I am also having this issue with my AMD 7800XT. I was able to fix the bitsandbytes issue by following their install guide.
cd [InvokeAI dir]
source .venv/bin/activate
pip install --no-deps 'https://github.com/bitsandbytes-foundation/bitsandbytes/releases/download/continuous-release_multi-backend-refactor/bitsandbytes-0.44.1.dev0-py3-none-manylinux_2_24_x86_64.whl' # the --force-reinstall broke a bunch of the other InvokeAI deps
The runtime error above happens both on a fresh install of InvokeAI and with the bitsandbytes update
After some reading I disabled the onboard graphics unit of the AMD CPU.
But this did not resolve the issue - I also get:
HIP error: invalid device function HIP kernel errors might be asynchronously reported at some other API call, so the stacktrace below might be incorrect.
This is really confusing because I had it running with the 3.x version of invokeai last year on the same machine with the same approach to the ROCM installation (using the AMD original repos!)
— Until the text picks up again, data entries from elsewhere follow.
Background: an optimization exercise with open tools, aiming at small area, a short achievable clock period and few clock cycles per item. Do not read the settings as production practice.
RTL that was checked went through simulation tests only; none was proved equivalent to the original.
Function not checked in runs 1 to 3, 6 and 7: the RTL went through the layout flow alone.
Power and IR drop assume default switching activity.

==> flow/design.v (outline; a module is shown in full before it is edited, if it fits) <==
// module booth_enc: 50 lines
// module mul_tree1: 884 lines
// module mul_tree2: 278 lines
// module ooo_top: 215 lines
module ooo_top (
   input  wire         clock,
   input  wire         reset,
   input  wire         dispatch_valid,
   input  wire  [2:0]  dispatch_op,
   input  wire  [3:0]  dispatch_rd,
   input  wire  [3:0]  dispatch_rs1,
   input  wire  [3:0]  dispatch_rs2,
   input  wire  [15:0] dispatch_imm,
   output logic        dispatch_ready,
   output logic        commit_valid,
   output logic [3:0]  commit_rd,
   output logic [31:0] commit_value
);
  // ...
==> flow/run.sh <==
#!/bin/bash
# synth_recipe.tcl (not shown) runs the flow's synth.tcl, then flattens the netlist and writes it again
# the make line also repeats each setting of config.mk as NAME=value (left out here)
make -C /OpenROAD-flow-scripts/flow DESIGN_CONFIG=/design/flow/config.mk WORK_HOME=/design/flow/orfs CLKGATE_MAP_FILE= SYNTH_SCRIPT=/design/flow/synth_recipe.tcl finish
==> flow/config.mk <==
export PLATFORM = sky130hd
export DESIGN_NAME = ooo_top
export DESIGN_NICKNAME = ooo_top
export VERILOG_FILES = /design/flow/design.v
export SDC_FILE = /design/flow/constraint.sdc
export NUM_CORES = 4
export LEC_CHECK = 0
export CAP_MARGIN = 20
export CORE_MARGIN = 2
export CORE_UTILIZATION = 40
export PLACE_DENSITY = 0.5
export SETUP_SLACK_MARGIN = 4
export SLEW_MARGIN = 20
export TNS_END_PERCENT = 0
==> flow/constraint.sdc <==
create_clock -name core_clock -period 8.0 [get_ports {clock}]
set_input_delay 1.6000 -clock core_clock [delete_from_list [all_inputs] [get_ports {clock}]]
set_output_delay 1.6000 -clock core_clock [all_outputs]
set_load 0.01 [all_outputs]
==> flow_summary.json, run 1 <==
{
  "endpoint": "w_val[30]",
  "area_growth_pct": 13.3,
  "cp_num_cells": 17,
  "yosys.area.top_type_share_pct": 36.8,
  "multi_input_cells": 3600,
  "worstSkewPairLatency_ns": 0.74,
  "buffer_area_share_pct": 4.42,
  "grt-busiest-layer": "met2",
  "sh_seq_area_pct": 39.9,
  "wl_per_cell_microns": 30.6,
  "overflow": 0,
  "clkSinkCount": 865,
  "power-top-group": "combinational cells",
  "crit_buf_inv": 1,
  "worst_pin_slew_ns": 1.00,
  "fin_util_pct": 45.6,
  "cts_made_buffers": 98,
  "ir_drop_v": 0.000179,
  "syn_avg_cell_area_sq_um": 10.6,
  "design.seq.count": 865,
  "top_register": "rf",
  "async_reset_ff_share_pct": 0,
  "grt_first_pass_wirelength_mm": 297,
  "outcome": "finished clean",
  "largest_reg_flops": 512,
  "dpl.hpwl_mm": 125
}
==> run 2: changes to the inputs <==
--- a/flow/config.mk
+++ b/flow/config.mk
@@ -9,6 +9,6 @@
 export CORE_MARGIN = 2
 export CORE_UTILIZATION = 40
 export PLACE_DENSITY = 0.5
-export SETUP_SLACK_MARGIN = 4
+export SETUP_SLACK_MARGIN = 5
 export SLEW_MARGIN = 20
 export TNS_END_PERCENT = 0
==> flow_summary.json, run 2 <==
{
  "outcome": "finished clean",
  "clkSinkCount": 865,
  "area_growth_pct": 13.5,
  "rsz0062_at_grt": "true",
  "yosysMostFrequentCell": "edfxtp_1",
  "syn_avg_cell_area_sq_um": 10.6,
  "fin_skew_ns": 0.0660,
  "hold_path_class": "register to register",
  "cp_cell_sequence": "maj3_2 > xnor2_2 > xnor2_1 > fa_1 > inv_2 > ha_4 > a211oi_4 > nor2_1 > o21a_1 > a21oi_2 > o21ai_2 > a2111o_1 > a31oi_4 > a21oi_4 > or4_1 > nand3_1",
  "final-setup-viol-count": 0,
  "place_ws_ns": 3.10,
  "synthTopCellsByArea": "edfxtp_1, dfxtp_1, xnor2_1",
  "top_layer": "met4",
  "async_reset_ff_share_pct": 0,
  "antennaDiodeCount": 0,
  "period_minus_slack_ns": 4.01,
  "cp_num_cells": 16,
  "dpl.hpwl_mm": 124,
  "startpoint_type": "register",
  "root_buffer": "clkbuf_16",
  "cp_max_fo": 7,
  "hold_start": "m_rd[0]",
  "nets": 5142,
  "syn_inst": 5005,
  "reg_top3": "rf x512, m_mid x147",
  "wl_per_cell_microns": 30.3,
  "end_kind": "register",
  "die_area_sq_mm": 0.135,
  "hold_viol": 0,
  "yosys_warnings": 1,
  "worstRegToRegCells": 16,
  "crit_required_ns": 8.68,
  "overflow": 0,
  "ir_drop_v": 0.000216,
  "worst_pin_slew_ns": 1.07,
  "syn_nets": 5181,
  "synth-edff-count": 648,
  "n_fill_cell": 12300,
  "portBuffers": 71,
  "layout_commonest_cell": "edfxtp_1",
  "viasPerCell": 6.25,
  "drtIter0Drc": 4986,
  "synth_common_cells": "edfxtp_1, nor2_1, xnor2_1",
  "arrival_ns": 4.69,
  "fmax_mhz": 249,
  "clockBufferDepth": 3,
  "worstSkewPairLatency_ns": 0.75,
  "p_total_w": 0.0171,
  "synthDistinctLibCells": 97,
  "clkSlewWorstSetupHoldPaths_ns": 0.06,
  "slowest_stage": "fa_1",
  "path_class": "register to register",
  "grt_first_pass_wirelength_mm": 295,
  "tns_ns": 0,
  "core_sq_mm": 0.131,
  "die_h_microns": 368,
  "globalRouteTotalUtil_pct": 29.8,
  "synth-seq-area-share_pct": 45.0,
  "p_leak_nw": 21.2,
  "grt_max_degree": 94,
  "synth_area_leader_cell": "edfxtp_1",
  "top_register": "rf",
  "critPathMaxStageDelay_ns": 0.55,
  "yosys.area.top_type_share_pct": 36.8,
  "cts_made_buffers": 101,
  "slew_headroom_pct": 29.0,
  "ios": 72,
  "ant_nets": 0,
  "met1_length_mm": 84.3,
  "route.vias.total": 42500,
  "critPathLaunch": "m_mid[8]",
  "routed_wl_mm": 206,
  "power_density_mw_per_mm2": 285,
  "first_pass_iters": 7,
  "wl_met2_mm": 94.0,
  "first_global_vias": 41100,
  "final_cell_mix": "edfxtp_1, xor2_1, nor2_1",
  "synthFlopType": "edfxtp_1",
  "crit_family": "compound AO/OA/AOI/OAI gates",
  "setup_ws_ns": 3.99,
  "htree_levels": 3,
  "yosys-mux-area-fraction_pct": 2.62,
  "start_util_pct": 40.3,
  "hold_ws_ns": 0.395,
  "antenna_found_initial": 7,
  "drc_errors": 0,
  "synth_compound_area_share_pct": 19.2,
  "timing.hold.worst_path_depth": 0,
  "ys_ff_latch": 865,
  "synth_top_family_by_area": "compound AO/OA/AOI/OAI gates",
  "drv_slew": 0,
  "cts_tree": "done",
  "fp.dieW_microns": 368,
  "crit_buf_inv": 1,
  "routed-wl-met3_mm": 18.6,
  "synth-xor-area-share_pct": 13.7,
  "yosys.area_share.simple_pct": 8.85,
  "fin_crit_sh_pct": 50.2,
  "largest_reg_flops": 512,
  "r2r-start": "m_mid[8]",
  "synthAdderAreaFrac_pct": 6.22,
  "gp_congestion": 0.937,
  "syn_area_sq_mm": 0.0529,
  "drv_cap": 0,
  "row_count": 133,
  "drive_above_1_share_pct": 13.1
}
==> run 2: final timing paths <==
check / slack, ns / endpoint
hold / removal: 0.40 / w_rd[0]
setup reg to reg: 3.99 / w_val[30]
hold reg to reg: 0.40 / w_rd[0]
setup / recovery: 3.99 / w_val[30]
==> run 2: kinds of logic after synthesis <==
group / count (synthesis)
xor gates and xnor gates: 767
DFF: 865
adders and majority gates: 274
AOI/OAI and AO/OA: 1406
and+or+nand+nor: 1019
buffers and inverters: 540
muxes: 134
==> run 2: layout make-up <==
| class | instances | area [sq um] | area share [%] |
|---|---|---|---|
| clock buffers | 133 | 2800 | 4.67 |
| flip-flops and latches | 865 | 23900 | 39.8 |
| clock inverters | 53 | 489 | 0.815 |
| well taps | 1755 | 2200 | 3.66 |
| inverters | 113 | 427 | 0.711 |
| repair buffers | 285 | 2590 | 4.31 |
| multi-input cells | 3600 | 27600 | 46.0 |
==> run 2: repair_timing <==
item,CTS,global route
endpoints found under the setup margin,357,342
setup buffers,40,5
gates cloned,1,0
pin swaps,33,27
hold buffers,0,0
resized for setup,135,53
==> run 2: per-layer routing <==
layer  vias up  global-route usage (%)
li1      18700                       -
met1     20800                    39.7
met2      2415                    47.7
met3       573                    5.09
met4         0                    12.3
met5         -                       0
==> run 2: where the power goes <==
part / switching (W) / leakage, nW / internal, W
registers: 0.000373 / 7.78 / 0.00554
clock network: 0.00201 / 1.61 / 0.00260
logic: 0.00389 / 11.8 / 0.00271
==> run 2: worst register-to-register path, delay by kind of cell (launching register included) <==
kind            cells  cell delay (ns)
compound gates      7             1.59
fa+ha+maj           3             1.15
simple gates        3             0.56
flops               1             0.37
xor+xnor            2             0.29
buf+inv             1             0.04
==> run 2: metrics by stage <==
step,util [%],cells,cell area (sq um)
after floorplan,-,5005,53000
after global placement,42.3,6572,55600
after detailed placement,42.3,6572,55600
after CTS,45.5,6799,59800
after global routing,45.7,6804,60000
final,45.7,6804,60000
All suggested ROCM tests by AMD suceed.
How can we resolve this?
thx for reading.
Some issue Please help\fix!
I had the same issue in docker, and found the following:
I searched the automatic1111 issues for the issue and found https://github.com/AUTOMATIC1111/stable-diffusion-webui/issues/14763 adding HSA_OVERRIDE_GFX_VERSION=11.0.0 to the .env solves the issue, this should be documented though.
Same problem here with Invoke 5.7.1 on AMD Ryzen 9 8945HS w/ Radeon 780M Graphics, Linux 6.11 on Ubuntu 24.04.
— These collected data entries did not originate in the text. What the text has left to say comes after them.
Source: an optimization exercise on an open RTL-to-GDS flow (aim: small area, a short achievable clock period and few clock cycles per item). Production flows keep margins and buffers that such runs may drop. The RTL was checked by simulation tests, not by an equivalence proof against the original design.

## design/flow/design.v

```verilog
package leu_pkg;
    localparam int COORD_W = 32;
    localparam int MUL_W   = 33;
    localparam int PROD_W  = 2 * MUL_W;
    localparam int DIFF_W  = 50;
    localparam int WIDE_W  = 51;
    localparam int K_W     = 23;
    localparam int FRAC_W  = 16;
    localparam int COEF_A_W = 22;
    localparam int COEF_B_W = 21;
    localparam int COEF_C_W = 21;
    localparam int DT_W     = 16;
    localparam int APB_AW = 4;
    localparam int APB_DW = 32;
    localparam logic signed [COEF_A_W-1:0] COEF_A_RST = 22'sd774701;
    localparam logic [COEF_B_W-1:0]        COEF_B_RST = 21'd1143603;
    localparam logic [COEF_C_W-1:0]        COEF_C_RST = 21'd163578;
    localparam logic [DT_W-1:0]            DT_RST     = 16'd2359;
    localparam logic [1:0] REG_COEF_A    = 2'd0;
    localparam logic [1:0] REG_COEF_B    = 2'd1;
    localparam logic [1:0] REG_COEF_C    = 2'd2;
    localparam logic [1:0] REG_TIME_STEP = 2'd3;
    localparam logic KIND_STEP = 1'b0;
    localparam logic KIND_LOAD = 1'b1;
    typedef struct packed {
        logic signed [COEF_A_W-1:0] coef_a;
        logic [COEF_B_W-1:0]        coef_b;
        logic [COEF_C_W-1:0]        coef_c;
        logic [DT_W-1:0]            time_step;
    } t_coefs;
endpackage
import leu_pkg::*;
module leu_cfg (
    input  logic              i_clk,
    input  logic              i_rst_n,
    input  logic              psel,
    input  logic              penable,
    input  logic              pwrite,
    input  logic [APB_AW-1:0] paddr,
    input  logic [APB_DW-1:0] pwdata,
    output logic [APB_DW-1:0] prdata,
    output logic              pready,
    output leu_pkg::t_coefs   o_coefs
);
    leu_pkg::t_coefs r_coefs;
    logic       wr_en;
    logic [1:0] reg_idx;
    assign pready  = 1'b1;
    assign wr_en   = psel && penable && pwrite;
    assign reg_idx = paddr[APB_AW-1:2];
    assign o_coefs = r_coefs;
    always_ff @(posedge i_clk) begin
        if (!i_rst_n) begin
            r_coefs.coef_a    <= COEF_A_RST;
            r_coefs.coef_b    <= COEF_B_RST;
            r_coefs.coef_c    <= COEF_C_RST;
            r_coefs.time_step <= DT_RST;
        end else if (wr_en) begin
            unique case (reg_idx)
                REG_COEF_A:    r_coefs.coef_a    <= $signed(pwdata[COEF_A_W-1:0]);
                REG_COEF_B:    r_coefs.coef_b    <= pwdata[COEF_B_W-1:0];
                REG_COEF_C:    r_coefs.coef_c    <= pwdata[COEF_C_W-1:0];
                REG_TIME_STEP: r_coefs.time_step <= pwdata[DT_W-1:0];
                default: ;
            endcase
        end
    end
    always_comb begin
        prdata = '0;
        unique case (reg_idx)
            REG_COEF_A:    prdata = APB_DW'(r_coefs.coef_a);
            REG_COEF_B:    prdata = APB_DW'(r_coefs.coef_b);
            REG_COEF_C:    prdata = APB_DW'(r_coefs.coef_c);
            REG_TIME_STEP: prdata = APB_DW'(r_coefs.time_step);
            default:       prdata = '0;
        endcase
    end
endmodule
import leu_pkg::*;
module leu_mul (
    input  logic                     i_clk,
    input  logic signed [MUL_W-1:0]  i_op_a,
    input  logic signed [MUL_W-1:0]  i_op_b,
    output logic signed [PROD_W-1:0] o_prod
);
    logic signed [PROD_W-1:0] r_prod;
    always_ff @(posedge i_clk) begin
        r_prod <= PROD_W'(i_op_a) * PROD_W'(i_op_b);
    end
    assign o_prod = r_prod;
endmodule
import leu_pkg::*;
module leu_core (
    input  logic                      i_clk,
    input  logic                      i_rst_n,
    input  leu_pkg::t_coefs           i_coefs,
    input  logic                      i_in_valid,
    output logic                      o_in_ready,
    input  logic                      i_kind,
    input  logic signed [COORD_W-1:0] i_seed_x,
    input  logic signed [COORD_W-1:0] i_seed_y,
    input  logic signed [COORD_W-1:0] i_seed_z,
    output logic                      o_out_valid,
    input  logic                      i_out_ready,
    output logic signed [COORD_W-1:0] o_out_x,
    output logic signed [COORD_W-1:0] o_out_y,
    output logic signed [COORD_W-1:0] o_out_z,
    output logic                      o_saturated
);
    typedef enum logic [3:0] {
        S_IDLE, S_KA, S_PE, S_NX, S_XY, S_YL, S_YH, S_CZ,
        S_ZLO, S_ZHI, S_ZSUM, S_DONE
    } t_state;
    localparam logic signed [WIDE_W-1:0] SAT_MAX = WIDE_W'(33'sh0_7FFF_FFFF);
    localparam logic signed [WIDE_W-1:0] SAT_MIN = WIDE_W'(33'sh1_8000_0000);
    t_state                    r_state;
    logic                      r_ov;
    logic                      r_sat;
    logic                      r_load;
    logic signed [COORD_W-1:0] r_x, r_y, r_z;
    logic signed [MUL_W-1:0]   r_d, r_e;
    logic signed [K_W-1:0]     r_k;
    logic signed [DIFF_W-1:0]  r_p, r_m;
    logic signed [WIDE_W-1:0]  r_lo, r_nx, r_ny, r_nz;
    logic signed [MUL_W-1:0]   mul_a, mul_b;
    logic signed [PROD_W-1:0]  prod;
    logic signed [DIFF_W-1:0]  prod_hi;
    logic signed [WIDE_W-1:0]  prod_lo;
    logic signed [WIDE_W-1:0]  prod_x2;
    logic signed [MUL_W-1:0]   dt_op;
    logic                      in_fire, done_go;
    logic [2:0]                hi_ovf, lo_ovf;
    leu_mul u_mul (
        .i_clk  (i_clk),
        .i_op_a (mul_a),
        .i_op_b (mul_b),
        .o_prod (prod)
    );
    assign prod_hi = $signed(prod[PROD_W-1:FRAC_W]);
    assign prod_lo = $signed({{(WIDE_W-17){1'b0}}, prod[32:FRAC_W]});
    assign prod_x2 = $signed({prod[WIDE_W-2:0], 1'b0});
    assign dt_op   = $signed({{(MUL_W-DT_W){1'b0}}, i_coefs.time_step});
    assign o_in_ready = (r_state == S_IDLE);
    assign in_fire    = i_in_valid && o_in_ready;
    assign done_go    = (r_state == S_DONE) && (!r_ov || i_out_ready);
    always_comb begin
        mul_a = '0;
        mul_b = '0;
        unique case (r_state)
            S_IDLE: begin
                mul_a = dt_op;
                mul_b = MUL_W'(i_coefs.coef_a);
            end
            S_KA: begin
                mul_a = MUL_W'(r_x);
                mul_b = r_e;
            end
            S_PE: begin
                mul_a = MUL_W'(r_k);
                mul_b = r_d;
            end
            S_NX: begin
                mul_a = MUL_W'(r_x);
                mul_b = MUL_W'(r_y);
            end
            S_XY, S_ZLO: begin
                mul_a = dt_op;
                mul_b = $signed({{(MUL_W-17){1'b0}}, r_p[16:0]});
            end
            S_YL, S_ZHI: begin
                mul_a = dt_op;
                mul_b = $signed(r_p[DIFF_W-1:17]);
            end
            S_YH: begin
                mul_a = $signed({{(MUL_W-COEF_C_W){1'b0}}, i_coefs.coef_c});
                mul_b = MUL_W'(r_z);
            end
            default: begin
                mul_a = '0;
                mul_b = '0;
            end
        endcase
    end
    always_comb begin
        hi_ovf[0] = r_nx > SAT_MAX;
        hi_ovf[1] = r_ny > SAT_MAX;
        hi_ovf[2] = r_nz > SAT_MAX;
        lo_ovf[0] = r_nx < SAT_MIN;
        lo_ovf[1] = r_ny < SAT_MIN;
        lo_ovf[2] = r_nz < SAT_MIN;
    end
    always_ff @(posedge i_clk) begin
        if (!i_rst_n) begin
            r_state <= S_IDLE;
            r_ov    <= 1'b0;
            r_sat   <= 1'b0;
            r_load  <= 1'b0;
            r_x     <= '0;
            r_y     <= '0;
            r_z     <= '0;
        end else begin
            if (i_out_ready && !done_go) begin
                r_ov <= 1'b0;
            end
            unique case (r_state)
                S_IDLE: begin
                    if (in_fire) begin
                        r_d    <= MUL_W'(r_y) - MUL_W'(r_x);
                        r_e    <= $signed({{(MUL_W-COEF_B_W){1'b0}}, i_coefs.coef_b})
                                  - MUL_W'(r_z);
                        r_load <= (i_kind == KIND_LOAD);
                        if (i_kind == KIND_LOAD) begin
                            r_nx    <= WIDE_W'(i_seed_x);
                            r_ny    <= WIDE_W'(i_seed_y);
                            r_nz    <= WIDE_W'(i_seed_z);
                            r_state <= S_DONE;
                        end else begin
                            r_state <= S_KA;
                        end
                    end
                end
                S_KA: begin
                    r_k     <= $signed(prod[K_W+FRAC_W-1:FRAC_W]);
                    r_state <= S_PE;
                end
                S_PE: begin
                    r_p     <= prod_hi;
                    r_state <= S_NX;
                end
                S_NX: begin
                    r_nx    <= WIDE_W'(r_x) + WIDE_W'(prod_hi);
                    r_p     <= r_p - DIFF_W'(r_y);
                    r_state <= S_XY;
                end
                S_XY: begin
                    r_m     <= prod_hi;
                    r_state <= S_YL;
                end
                S_YL: begin
                    r_lo    <= WIDE_W'(r_y) + prod_lo;
                    r_state <= S_YH;
                end
                S_YH: begin
                    r_ny    <= r_lo + prod_x2;
                    r_state <= S_CZ;
                end
                S_CZ: begin
                    r_p     <= r_m - prod_hi;
                    r_state <= S_ZLO;
                end
                S_ZLO: begin
                    r_state <= S_ZHI;
                end
                S_ZHI: begin
                    r_lo    <= WIDE_W'(r_z) + prod_lo;
                    r_state <= S_ZSUM;
                end
                S_ZSUM: begin
                    r_nz    <= r_lo + prod_x2;
                    r_state <= S_DONE;
                end
                S_DONE: begin
                    if (done_go) begin
                        r_x     <= hi_ovf[0] ? SAT_MAX[COORD_W-1:0] :
                                   lo_ovf[0] ? SAT_MIN[COORD_W-1:0] : r_nx[COORD_W-1:0];
                        r_y     <= hi_ovf[1] ? SAT_MAX[COORD_W-1:0] :
                                   lo_ovf[1] ? SAT_MIN[COORD_W-1:0] : r_ny[COORD_W-1:0];
                        r_z     <= hi_ovf[2] ? SAT_MAX[COORD_W-1:0] :
                                   lo_ovf[2] ? SAT_MIN[COORD_W-1:0] : r_nz[COORD_W-1:0];
                        r_sat   <= (|hi_ovf) || (|lo_ovf);
                        r_ov    <= 1'b1;
                        r_state <= S_IDLE;
                    end
                end
                default: r_state <= S_IDLE;
            endcase
        end
    end
    assign o_out_valid = r_ov;
    assign o_out_x     = r_x;
    assign o_out_y     = r_y;
    assign o_out_z     = r_z;
    assign o_saturated = r_sat;
endmodule
import leu_pkg::*;
module lorenz_euler_step (
    input  logic                      i_clk,
    input  logic                      i_rst_n,
    input  logic                      in_valid,
    output logic                      in_ready,
    input  logic                      in_kind,
    input  logic signed [COORD_W-1:0] in_seed_x,
    input  logic signed [COORD_W-1:0] in_seed_y,
    input  logic signed [COORD_W-1:0] in_seed_z,
    output logic                      out_valid,
    input  logic                      out_ready,
    output logic signed [COORD_W-1:0] out_x,
    output logic signed [COORD_W-1:0] out_y,
    output logic signed [COORD_W-1:0] out_z,
    output logic                      out_saturated,
    input  logic                      psel,
    input  logic                      penable,
    input  logic                      pwrite,
    input  logic [APB_AW-1:0]         paddr,
    input  logic [APB_DW-1:0]         pwdata,
    output logic [APB_DW-1:0]         prdata,
    output logic                      pready
);
    leu_pkg::t_coefs coefs;
    leu_cfg u_cfg (
        .i_clk   (i_clk),
        .i_rst_n (i_rst_n),
        .psel    (psel),
        .penable (penable),
        .pwrite  (pwrite),
        .paddr   (paddr),
        .pwdata  (pwdata),
        .prdata  (prdata),
        .pready  (pready),
        .o_coefs (coefs)
    );
    leu_core u_core (
        .i_clk       (i_clk),
        .i_rst_n     (i_rst_n),
        .i_coefs     (coefs),
        .i_in_valid  (in_valid),
        .o_in_ready  (in_ready),
        .i_kind      (in_kind),
        .i_seed_x    (in_seed_x),
        .i_seed_y    (in_seed_y),
        .i_seed_z    (in_seed_z),
        .o_out_valid (out_valid),
        .i_out_ready (out_ready),
        .o_out_x     (out_x),
        .o_out_y     (out_y),
        .o_out_z     (out_z),
        .o_saturated (out_saturated)
    );
endmodule
```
Getting this on a nvidia setup with docker. This system has working comfy and other ai containers, so not sure what is wrong. When the Invoke container starts:
invokeai-cuda-1 | [2025-04-21 11:08:27,756]::[InvokeAI]::INFO --> Using torch device: CPU
invokeai-cuda-1 | Could not load bitsandbytes native library: /opt/venv/lib/python3.12/site-packages/bitsandbytes/libbitsandbytes_cpu.so: cannot open shared object file: No such file or directory
invokeai-cuda-1 | Traceback (most recent call last):
invokeai-cuda-1 | File "/opt/venv/lib/python3.12/site-packages/bitsandbytes/cextension.py", line 85, in <module>
invokeai-cuda-1 | lib = get_native_library()
invokeai-cuda-1 | ^^^^^^^^^^^^^^^^^^^^
invokeai-cuda-1 | File "/opt/venv/lib/python3.12/site-packages/bitsandbytes/cextension.py", line 72, in get_native_library
invokeai-cuda-1 | dll = ct.cdll.LoadLibrary(str(binary_path))
invokeai-cuda-1 | ^^^^^^^^^^^^^^^^^^^^^^^^^^^^^^^^^^^^^
invokeai-cuda-1 | File "/root/.local/share/uv/python/cpython-3.12.9-linux-x86_64-gnu/lib/python3.12/ctypes/__init__.py", line 460, in LoadLibrary
invokeai-cuda-1 | return self._dlltype(name)
invokeai-cuda-1 | ^^^^^^^^^^^^^^^^^^^
invokeai-cuda-1 | File "/root/.local/share/uv/python/cpython-3.12.9-linux-x86_64-gnu/lib/python3.12/ctypes/__init__.py", line 379, in __init__
invokeai-cuda-1 | self._handle = _dlopen(self._name, mode)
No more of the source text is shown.